So basically I want this to return:
array([[0,41], [1,5.1],[2,4.4]])
Using numpy specifically.
This is a bit tricky to get done in a fully vectorised way in NumPy. Here's one option:
a = numpy.genfromtxt("a.csv", names=["time", "speed"], skip_header=1)
a.sort()
unique_times = numpy.unique(a["time"])
indices = a["time"].searchsorted(unique_times, side="right") - 1
result = a[indices]
This will load the data into a one-dimenasional array with two fields and sort it first. The result is an array that has its data grouped by time, with the biggest speed value always being the last in each group. We then determine the unique time values that occur and find the rightmost entry in the array for each time value.

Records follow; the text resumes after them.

<file path="config.mk">
export PLATFORM = sky130hd
export DESIGN_NAME = usart_sync_master_port
export DESIGN_NICKNAME = d
export VERILOG_FILES = /design/src/hdl/usart_pkg.sv /design/src/hdl/usart_sync_master_port.sv
export VERILOG_INCLUDE_DIRS = /design/src /design/src/hdl
export SDC_FILE = /design/constraint.sdc
export NUM_CORES = 1
export LEC_CHECK = 0
export BUFFER_PORTS_ARGS = -buffer_cell sky130_fd_sc_hd__buf_2
export CORE_ASPECT_RATIO = 1.1
export CORE_UTILIZATION = 55
export CTS_BUF_LIST = sky130_fd_sc_hd__clkbuf_16
export DETAILED_ROUTE_END_ITERATION = 10
export GPL_TIMING_DRIVEN = 0
export PLACE_DENSITY_LB_ADDON = 0.25
export SLEW_MARGIN = 20
export SYNTH_ARGS = -nofsm -noshare
export SYNTH_HDL_FRONTEND = slang
export SYNTH_SLANG_ARGS = --single-unit
</file>
<file path="constraint.sdc">
create_clock -name clk_i -period 6.7 [get_ports clk_i]
set_input_delay 1.34 -clock clk_i [delete_from_list [all_inputs] [get_ports clk_i]]
set_output_delay 1.34 -clock clk_i [all_outputs]
set_load 0.02 [all_outputs]
</file>
<file path="src/hdl/usart_defs.svh">
`ifndef USART_DEFS_SVH
`define USART_DEFS_SVH

// ==========================================================
// Register indices; byte address is four times the index
`define IDX_RCV_STAT 6'h13
`define IDX_RCV_FIFO 6'h14
`define IDX_TX_STAT 6'h15
`define IDX_TX_BUF 6'h16
`define IDX_BAUD 6'h17
`define IDX_BANK1 6'h20
`define IDX_IRQ_FLAGS (`IDX_BANK1 | 6'h16)
`define IDX_IRQ_EN (`IDX_BANK1 | 6'h17)

// ==========================================================
// Receive status/control fields
`define RS_PORT_EN 7
`define RS_NINE_RX 6
`define RS_SINGLE 5
`define RS_CONT 4
`define RS_FRAME 2
`define RS_OVERRUN 1
`define RS_BIT9 0

// ==========================================================
// Transmit status/control fields
`define TS_CLK_SRC 7
`define TS_NINE_TX 6
`define TS_TX_EN 5
`define TS_SYNC 4
`define TS_SHIFT_EMPTY 1
`define TS_BIT9 0

// ==========================================================
// Flag / enable fields and reset values
`define IRQ_BUF_EMPTY 1
`define IRQ_DATA_READY 0
`define RST_IRQ_EN 8'h00
`define RST_BAUD 8'h00
`define WORD8_BITS 4'h8
`define WORD9_BITS 4'h9
`define FIFO_DEPTH 2'h2

`endif

</file>
<file path="src/hdl/usart_pkg.sv">
package usart_pkg;

  // One queued receive word with its status
  typedef struct packed {
    logic framing_error;
    logic receive_ninth_bit;
    logic [7:0] data;
  } rx_entry_s;

  typedef enum logic [1:0] {
    MODE_OFF = 2'b00,
    MODE_TX = 2'b01,
    MODE_RX = 2'b10
  } link_mode_e;

endpackage

</file>
<file path="src/hdl/usart_sync_master_port.sv">
// Implementation choice: the Wishbone interface to the registers.
`timescale 1ns/10ps
// Functional notes
// - Half duplex: sending and receiving never happen at the same time.
// - Clocked-mode bit picks synchronous; port enable claims clock and data pins.
// - Clock source bit set makes the port master, driving the shift clock.
// - Shifter reloads from buffer only after its last bit, if buffer full.
// - Buffer-empty flag sets on hand-over, clears only by buffer write.
// - Shifter-empty status bit is read-only and mirrors an idle shifter.
// - Transmit enable allows sending; nothing shifts until buffer holds data.
// - Bits change on shift clock rise, stay stable across the fall.
// - Baud generator held reset while all three enables are clear.
// - Buffer write to an empty shifter moves data through at once.
// - Clearing transmit enable aborts, resets transmitter, floats both pins.
// - Receive enable mid-transfer floats data pin, clock stays driven.
// - Single receive clears itself after one word; sending then resumes.
// - Nine-bit mode; ninth bit latched when buffer moves into shifter.
// - Clearing port or transmit enable resets the transmit logic.
// - Reception starts on either receive enable; sampled on clock falls.
// - Single receive takes one word; continuous runs on and wins.
// - Finished word enters FIFO if room and sets data-ready flag.
// - Receive FIFO holds two words, read back in arrival order.
// - Full FIFO at word end sets overrun, drops word, blocks moves.
// - Ninth bit and framing error queue with each data word.
// - Clearing both receive enables or port enable resets receiver.
`include "usart_defs.svh"

module usart_sync_master_port (
  // Clock and reset
  input wire logic clk_i,
  input wire logic rst_i,
  // Wishbone classic slave
  input wire logic cyc_i,
  input wire logic stb_i,
  input wire logic we_i,
  input wire logic [7:0] adr_i,
  input wire logic [3:0] sel_i,
  input wire logic [31:0] dat_i,
  output logic [31:0] dat_o,
  output logic ack_o,
  // Shift clock pin
  output logic clock_pin_o,
  output logic clock_pin_en_n_o,
  // Data pin
  input wire logic data_pin_i,
  output logic data_pin_o,
  output logic data_pin_en_n_o
);

  function automatic logic [3:0] word_bits(input logic nine);
    word_bits = nine ? `WORD9_BITS : `WORD8_BITS;
  endfunction

  // ==========================================================
  // Configuration
  logic port_enable_reg, nine_bit_receive_reg;
  logic single_rx_reg, cont_rx_reg;
  logic clock_source_select_reg, nine_bit_transmit_reg;
  logic transmit_enable_reg, clocked_mode_reg, transmit_ninth_bit_reg;
  logic [7:0] baud_divisor_reg, irq_enable_reg;
  logic ack_reg;
  logic [31:0] dat_reg;
  logic [5:0] idx;
  logic bus_fire, wr_fire, cont_clear;
  logic port_active, rx_on, tx_go, brg_run;
  usart_pkg::link_mode_e mode;

  assign idx = adr_i[7:2];
  assign bus_fire = cyc_i & stb_i & ack_reg;
  assign wr_fire = bus_fire & we_i & sel_i[0];
  assign cont_clear = wr_fire & (idx == `IDX_RCV_STAT) & cont_rx_reg &
                      ~dat_i[`RS_CONT];
  assign port_active = port_enable_reg & clocked_mode_reg &
                       clock_source_select_reg;
  assign rx_on = port_active & (single_rx_reg | cont_rx_reg);
  assign tx_go = port_active & transmit_enable_reg & ~rx_on;
  assign brg_run = port_active & (transmit_enable_reg | single_rx_reg |
                   cont_rx_reg);
  assign mode = rx_on ? usart_pkg::MODE_RX :
                tx_go ? usart_pkg::MODE_TX : usart_pkg::MODE_OFF;

  // ==========================================================
  // Baud generator and shift clock
  logic [7:0] baud_cnt_reg;
  logic sck_reg, tick, rise_now, fall_now;

  assign tick = brg_run & (baud_cnt_reg == 8'h00);
  assign rise_now = tick & ~sck_reg;
  assign fall_now = tick & sck_reg;

  always_ff @(posedge clk_i) begin
    if (rst_i || !brg_run) begin
      baud_cnt_reg <= baud_divisor_reg;
      sck_reg <= 1'b0;
    end else if (tick) begin
      baud_cnt_reg <= baud_divisor_reg;
      sck_reg <= ~sck_reg;
    end else begin
      baud_cnt_reg <= baud_cnt_reg - 8'h01;
    end
  end

  // ==========================================================
  // Data pin synchroniser
  logic din_meta_reg, din_sync_reg;

  always_ff @(posedge clk_i) begin
    if (rst_i) begin
      din_meta_reg <= 1'b0;
      din_sync_reg <= 1'b0;
    end else begin
      din_meta_reg <= data_pin_i;
      din_sync_reg <= din_meta_reg;
    end
  end

  // ==========================================================
  // Transmitter
  logic [7:0] tx_buf_reg;
  logic tx_buf_full_reg, tx_busy_reg, tx_load, tx_reset;
  logic [8:0] tsr_reg;
  logic [3:0] tx_idx_reg, tx_len_reg;
  logic data_out_reg;

  assign tx_reset = ~port_enable_reg | ~transmit_enable_reg;
  assign tx_load = ~tx_busy_reg & tx_buf_full_reg & ~tx_reset;

  always_ff @(posedge clk_i) begin
    if (rst_i) begin
      tx_buf_reg <= 8'h00;
      tx_buf_full_reg <= 1'b0;
    end else if (wr_fire && idx == `IDX_TX_BUF) begin
      tx_buf_reg <= dat_i[7:0];
      tx_buf_full_reg <= 1'b1;
    end else if (tx_load) begin
      tx_buf_full_reg <= 1'b0;
    end
  end

  // Frozen rather than reset while a receive holds the pins
  always_ff @(posedge clk_i) begin
    if (rst_i || tx_reset) begin
      tx_busy_reg <= 1'b0;
      tx_idx_reg <= 4'h0;
      tx_len_reg <= `WORD8_BITS;
      tsr_reg <= 9'h000;
    end else if (tx_load) begin
      tx_busy_reg <= 1'b1;
      tx_idx_reg <= 4'h0;
      tx_len_reg <= word_bits(nine_bit_transmit_reg);
      tsr_reg <= {transmit_ninth_bit_reg, tx_buf_reg};
    end else if (tx_busy_reg && tx_go) begin
      if (rise_now && tx_idx_reg != tx_len_reg) begin
        tx_idx_reg <= tx_idx_reg + 4'h1;
      end else if (fall_now && tx_idx_reg == tx_len_reg) begin
        tx_busy_reg <= 1'b0;
      end
    end
  end

  always_ff @(posedge clk_i) begin
    if (rst_i) begin
      data_out_reg <= 1'b0;
    end else if (tx_busy_reg && tx_go && rise_now &&
                 tx_idx_reg != tx_len_reg) begin
      data_out_reg <= tsr_reg[tx_idx_reg];
    end
  end

  // ==========================================================
  // Pin drivers
  logic clk_en_n_reg, dat_en_n_reg;

  always_ff @(posedge clk_i) begin
    if (rst_i) begin
      clk_en_n_reg <= 1'b1;
      dat_en_n_reg <= 1'b1;
    end else begin
      case (mode)
        usart_pkg::MODE_TX: begin
          clk_en_n_reg <= 1'b0;
          dat_en_n_reg <= 1'b0;
        end
        usart_pkg::MODE_RX: begin
          clk_en_n_reg <= 1'b0;
          dat_en_n_reg <= 1'b1;
        end
        default: begin
          clk_en_n_reg <= 1'b1;
          dat_en_n_reg <= 1'b1;
        end
      endcase
    end
  end

  // ==========================================================
  // Receiver
  logic [8:0] rsr_reg, rx_word;
  logic [3:0] rx_idx_reg, rx_len;
  logic rx_done, rx_reset;

  assign rx_len = word_bits(nine_bit_receive_reg);
  assign rx_reset = ~rx_on;
  assign rx_done = rx_on & fall_now & (rx_idx_reg == rx_len - 4'h1);

  always_comb begin
    rx_word = rsr_reg;
    rx_word[rx_idx_reg] = din_sync_reg;
  end

  always_ff @(posedge clk_i) begin
    if (rst_i || rx_reset) begin
      rx_idx_reg <= 4'h0;
      rsr_reg <= 9'h000;
    end else if (fall_now) begin
      rsr_reg <= rx_word;
      rx_idx_reg <= rx_done ? 4'h0 : rx_idx_reg + 4'h1;
    end
  end

  // ==========================================================
  // Receive FIFO
  usart_pkg::rx_entry_s fifo_mem [0:1];
  usart_pkg::rx_entry_s head;
  logic [1:0] fifo_cnt_reg;
  logic rd_ptr_reg, overrun_reg, push, pop, wr_ptr;

  assign head = fifo_mem[rd_ptr_reg];
  assign wr_ptr = rd_ptr_reg ^ fifo_cnt_reg[0];
  assign push = rx_done & ~overrun_reg &
                (fifo_cnt_reg != `FIFO_DEPTH);
  assign pop = bus_fire & ~we_i & (idx == `IDX_RCV_FIFO) &
               (fifo_cnt_reg != 2'h0);

  always_ff @(posedge clk_i) begin
    if (push) begin
      fifo_mem[wr_ptr] <= '{framing_error: 1'b0,
                            receive_ninth_bit: rx_word[8],
                            data: rx_word[7:0]};
    end
  end

  always_ff @(posedge clk_i) begin
    if (rst_i) begin
      fifo_cnt_reg <= 2'h0;
      rd_ptr_reg <= 1'b0;
    end else begin
      if (pop) begin
        rd_ptr_reg <= ~rd_ptr_reg;
      end
      if (push && !pop) begin
        fifo_cnt_reg <= fifo_cnt_reg + 2'h1;
      end else if (pop && !push) begin
        fifo_cnt_reg <= fifo_cnt_reg - 2'h1;
      end
    end
  end

  // Set wins over the clear so an overflow on the clearing edge is kept
  always_ff @(posedge clk_i) begin
    if (rst_i) begin
      overrun_reg <= 1'b0;
    end else if (rx_done && fifo_cnt_reg == `FIFO_DEPTH) begin
      overrun_reg <= 1'b1;
    end else if (cont_clear || !port_enable_reg) begin
      overrun_reg <= 1'b0;
    end
  end

  // ==========================================================
  // Register writes
  always_ff @(posedge clk_i) begin
    if (rst_i) begin
      port_enable_reg <= 1'b0;
      nine_bit_receive_reg <= 1'b0;
      single_rx_reg <= 1'b0;
      cont_rx_reg <= 1'b0;
      clock_source_select_reg <= 1'b0;
      nine_bit_transmit_reg <= 1'b0;
      transmit_enable_reg <= 1'b0;
      clocked_mode_reg <= 1'b0;
      transmit_ninth_bit_reg <= 1'b0;
      baud_divisor_reg <= `RST_BAUD;
      irq_enable_reg <= `RST_IRQ_EN;
    end else begin
      if (rx_done && !cont_rx_reg) begin
        single_rx_reg <= 1'b0;
      end
      if (wr_fire) begin
        case (idx)
          `IDX_RCV_STAT: begin
            port_enable_reg <= dat_i[`RS_PORT_EN];
            nine_bit_receive_reg <= dat_i[`RS_NINE_RX];
            single_rx_reg <= dat_i[`RS_SINGLE];
            cont_rx_reg <= dat_i[`RS_CONT];
          end
          `IDX_TX_STAT: begin
            clock_source_select_reg <= dat_i[`TS_CLK_SRC];
            nine_bit_transmit_reg <= dat_i[`TS_NINE_TX];
            transmit_enable_reg <= dat_i[`TS_TX_EN];
            clocked_mode_reg <= dat_i[`TS_SYNC];
            transmit_ninth_bit_reg <= dat_i[`TS_BIT9];
          end
          `IDX_BAUD: baud_divisor_reg <= dat_i[7:0];
          `IDX_IRQ_EN: irq_enable_reg <= dat_i[7:0];
          default: begin
          end
        endcase
      end
    end
  end

  // ==========================================================
  // Register reads and acknowledge
  logic [7:0] rd_byte;

  always_comb begin
    rd_byte = 8'h00;
    case (idx)
      `IDX_RCV_STAT: begin
        rd_byte[`RS_PORT_EN] = port_enable_reg;
        rd_byte[`RS_NINE_RX] = nine_bit_receive_reg;
        rd_byte[`RS_SINGLE] = single_rx_reg;
        rd_byte[`RS_CONT] = cont_rx_reg;
        rd_byte[`RS_FRAME] = head.framing_error;
        rd_byte[`RS_OVERRUN] = overrun_reg;
        rd_byte[`RS_BIT9] = head.receive_ninth_bit;
      end
      `IDX_RCV_FIFO: rd_byte = head.data;
      `IDX_TX_STAT: begin
        rd_byte[`TS_CLK_SRC] = clock_source_select_reg;
        rd_byte[`TS_NINE_TX] = nine_bit_transmit_reg;
        rd_byte[`TS_TX_EN] = transmit_enable_reg;
        rd_byte[`TS_SYNC] = clocked_mode_reg;
        rd_byte[`TS_SHIFT_EMPTY] = ~tx_busy_reg;
        rd_byte[`TS_BIT9] = transmit_ninth_bit_reg;
      end
      `IDX_TX_BUF: rd_byte = tx_buf_reg;
      `IDX_BAUD: rd_byte = baud_divisor_reg;
      `IDX_IRQ_FLAGS: begin
        rd_byte[`IRQ_BUF_EMPTY] = ~tx_buf_full_reg;
        rd_byte[`IRQ_DATA_READY] = fifo_cnt_reg != 2'h0;
      end
      `IDX_IRQ_EN: rd_byte = irq_enable_reg;
      default: rd_byte = 8'h00;
    endcase
  end

  // Ack one cycle after the request, dropped the cycle after
  always_ff @(posedge clk_i) begin
    if (rst_i) begin
      ack_reg <= 1'b0;
      dat_reg <= 32'h00000000;
    end else begin
      ack_reg <= cyc_i & stb_i & ~ack_reg;
      dat_reg <= {24'h000000, rd_byte};
    end
  end

  assign ack_o = ack_reg;
  assign dat_o = dat_reg;
  assign clock_pin_o = sck_reg;
  assign clock_pin_en_n_o = clk_en_n_reg;
  assign data_pin_o = data_out_reg;
  assign data_pin_en_n_o = dat_en_n_reg;
endmodule

</file>
# After elaboration in Yosys (flattened, before gate mapping)
# Memories as Yosys holds them, arrays and structs flattened. A register that Yosys moved wholly into a read port is not among the register bits.
# Cells that the tools add are included.
# W data, S select, Z words.
word_totals:
  ff_bits: 116
  ram_bits: 18
  inputBits: 50
  output_inout_bits: 37
  elab_cells: 170
  memories: 1
op_classes:
  addsub: 6
  order_cmp: 3
  eq_ne: 15
  mux: 35
  bitwise: 43
  reduce_logical: 35
memory_table:
  columns: ["name", "words", "word_bits", "read_ports", "rd_ports_with_merged_regs", "write_ports", "line", "rtl"]
  rows:
  - ["fifo_mem", 2, 9, 1, 1, 1, "usart_sync_master_port.sv:223", "usart_pkg::rx_entry_s fifo_mem [0:1];"]
ops:
  columns: ["cell", "count"]
  rows:
  - ["$eq A6 B5 Y1 const B", 5]
  - ["$and A1 B1 Y1", 26]
  - ["$pmux W4 S6", 1]
  - ["$mux W1", 22]
  - ["$mux W8", 2]
  - ["$pmux W2 S7", 1]
  - ["$eq A6 B6 Y1 const B", 2]
  - ["$not A1 Y1", 12]
  - ["$reduce_bool A2 Y1", 6]
  - ["$logic_and A1 B1 Y1", 11]
  - ["$lt A4 B5 Y1 const B", 2]
  - ["$reduce_and A2 Y1", 5]
  - ["$bwmux W9", 1]
  - ["$add A4 B1 Y4 const B", 2]
  - ["$eq A4 B4 Y1", 2]
  - ["$logic_not A8 Y1", 1]
  - ["$sub A8 B1 Y8 const B", 1]
  - ["$mux W2", 3]
  - ["$logic_not A1 Y1", 5]
  - ["$pmux W1 S5", 1]
  - ["$bmux W1 S4", 1]
  - ["$demux W1 S4", 1]
  - ["$eq A2 B2 Y1 const B", 2]
  - ["$ge A4 B1 Y1 const B", 1]
  - ["other kinds (13)", 21]

# Logic depth before layout (Yosys ltp)
# Gate-level depths: netlist of the first run.
logic_depth:
  ltp_word: 13
  mapped_depth: 10
  ltp_nobuf: 10

# Worst setup path after synthesis of the first run
# Ideal clock, no wire load.
synth_timing:
  path_type: "input port to flip-flop"
  from: "in adr_i[7]"
  to: "reg fifo_cnt_reg[1]"
  setup_ps: 70
  arrival_time_ps: 3291
  required_ps: 6630
  setup_slack_ps: 3338
  path_stages: 8
  path_buffers: 2
  cell_sequence: "nand4bb_1 > clkbuf_1 > or3_1 > clkbuf_1 > or2_2 > ha_1 > or3_1 > a21oi_1"
synth_between:
  elab_chain_cells: 6
  elab_cells_between_ends: 8
  cone_classes: "1 x eq/ne; 1 x mux; 2 x bitwise; 4 x reduce/logical"
synth_lines:
  columns: ["element", "line", "rtl"]
  rows:
  - ["from (decl)", "usart_sync_master_port.sv:36", "input wire logic [7:0] adr_i,"]
  - ["$eq A6 B5 Y1 (*)", null, null]
  - ["$and A1 B1 Y1 (*) (2 in series)", "usart_sync_master_port.sv:232", "assign pop = bus_fire & ~we_i & (idx == `IDX_RCV_FIFO) &"]
  - ["$logic_not A1 Y1", "usart_sync_master_port.sv:251", "if (push && !pop) begin"]
  - ["$logic_and A1 B1 Y1", "usart_sync_master_port.sv:251", null]
  - ["$mux W2 or $reduce_bool A2 Y1 (tied branches)", null, null]
  - ["to (signal assigned)", "usart_sync_master_port.sv:252", "fifo_cnt_reg <= fifo_cnt_reg + 2'h1;"]
  - ["to (signal assigned)", "usart_sync_master_port.sv:254", "fifo_cnt_reg <= fifo_cnt_reg - 2'h1;"]
  - ["to (decl)", "usart_sync_master_port.sv:225", "logic [1:0] fifo_cnt_reg;"]
# Mark *: on every way between the ends. The rest lies on a longest branch, timed or not.
# A chain may end at the register's enable or synchronous reset.

# Worst setup path after layout of the first run
# Ends and elaborated chain as after synthesis.

==> results of run 1 <==
path summary, 6_finish.rpt:
kind / startpoint / depth (start not counted) / endpoint
worst min register to register: ack_o / 1 / ack_o
worst max register to register: baud_cnt_reg[2] / 7 / fifo_cnt_reg[1]
worst min-delay path: ack_o / 1 / ack_o
worst max-delay path: adr_i[7] / 9 / fifo_cnt_reg[1]
worst max-delay path: stages:
cell	delay [ps]
buf_2	130
nand4bb_1	180
clkbuf_1	230
or3_1	370
clkbuf_1	230
or2_2	350
ha_1	340
or3_1	380
a21oi_1	140
cells in the mapped netlist, types with 4 or more instances:
library cell and count:
nor3_1 9, ha_1 8, or2_2 4, or3_1 10
nand3_1 9, dfxtp_1 90, edfxtp_1 18, mux2_2 16
nor3b_1 5, xor2_1 7, nand2b_1 5, nor4_2 4
nand3b_1 8, o21ai_0 8, nand2_1 35, inv_1 15
a21oi_1 27, nor4_1 4, mux2i_1 53, clkbuf_1 15
nor2_1 60, o31ai_1 4, a31oi_1 7, a2bb2oi_1 8
buf_4 25, a222oi_1 6
final cells by class:
type                            instances  area, µm²
Fill cell                             730       3171
Multi-Input combinational cell        360       2459
Sequential cell                       108       2342
Buffer                                 43      256.5
Clock buffer                            9      225.2
Timing Repair Buffer                   32      160.2
Tap cell                              114      142.6
Clock inverter                          7      61.31
Inverter                               15      56.30
layer usage:
layer / vias up / global-route usage / routed length (µm) / part of all wire
met5: - / 0 / 0 / 0
met4: 0 / 0.1219 / 367 / 0.031
met3: 26 / 0.04390 / 592 / 0.050
met2: 126 / 0.4700 / 6097 / 0.51
met1: 1878 / 0.3082 / 4809 / 0.41
li1: 1896 / - / - / -
cell families (layout without fill, tap and decap cells):
| logic type | after synthesis | after routing | share of synthesized area |
|---|---|---|---|
| AND/OR/NAND/NOR | 175 | 175 | 0.1848 |
| flip-flops | 108 | 108 | 0.4675 |
| AO/OA/AOI/OAI | 72 | 72 | 0.09616 |
| multiplexers | 71 | 71 | 0.1508 |
| buffers and inverters | 58 | 106 | 0.06244 |
| XOR/XNOR | 10 | 10 | 0.01748 |
| adder cells (fa/ha/maj) | 8 | 8 | 0.01998 |
| other | 1 | 24 | 0.0007485 |
per-stage QoR:
stage / worst slack, ps / cell area (µm²) / power, W / utilization
3_5_place_dp: 2933 / 5408 / 0.0007250 / 0.6094
6_report: 3276 / 5703 / 0.001232 / 0.6427
4_1_cts: 3280 / 5694 / 0.001231 / 0.6417
3_3_place_gp: 2984 / 5399 / 0.0007243 / 0.6084
5_1_grt: 3175 / 5703 / 0.001259 / 0.6427
2_1_floorplan: 3339 / 5096 / 0.0007081 / -
report_power, final:
group | internal, W | switching [W]
clock | 0.000286 | 0.000235
combinational | 0.0000184 | 0.0000349
sequential | 0.000657 | 0.000000739
total | 0.000961 | 0.000271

pandas fits nicely for this kind of stuff:
>>> from io import StringIO
>>> import pandas as pd
>>> df = pd.read_table(StringIO("""\
... time speed
... 0 2.3
... 0 3.4
... 0 4.1
... 0 2.1
... 1 1.3
... 1 3.5
... 1 5.1
... 1 1.1
... 2 2.3
... 2 2.4
... 2 4.4
... 2 3.9
... """), delim_whitespace=True)
>>> df
time speed
0 0 2.3
1 0 3.4
2 0 4.1
3 0 2.1
4 1 1.3
5 1 3.5
6 1 5.1
7 1 1.1
8 2 2.3
9 2 2.4
10 2 4.4
11 2 3.9
[12 rows x 2 columns]
once you have the data-frame, all you need is groupby time and aggregate by maximum of speeds:
>>> df.groupby('time')['speed'].aggregate(max)
time
0 4.1
1 5.1
2 4.4
Name: speed, dtype: float64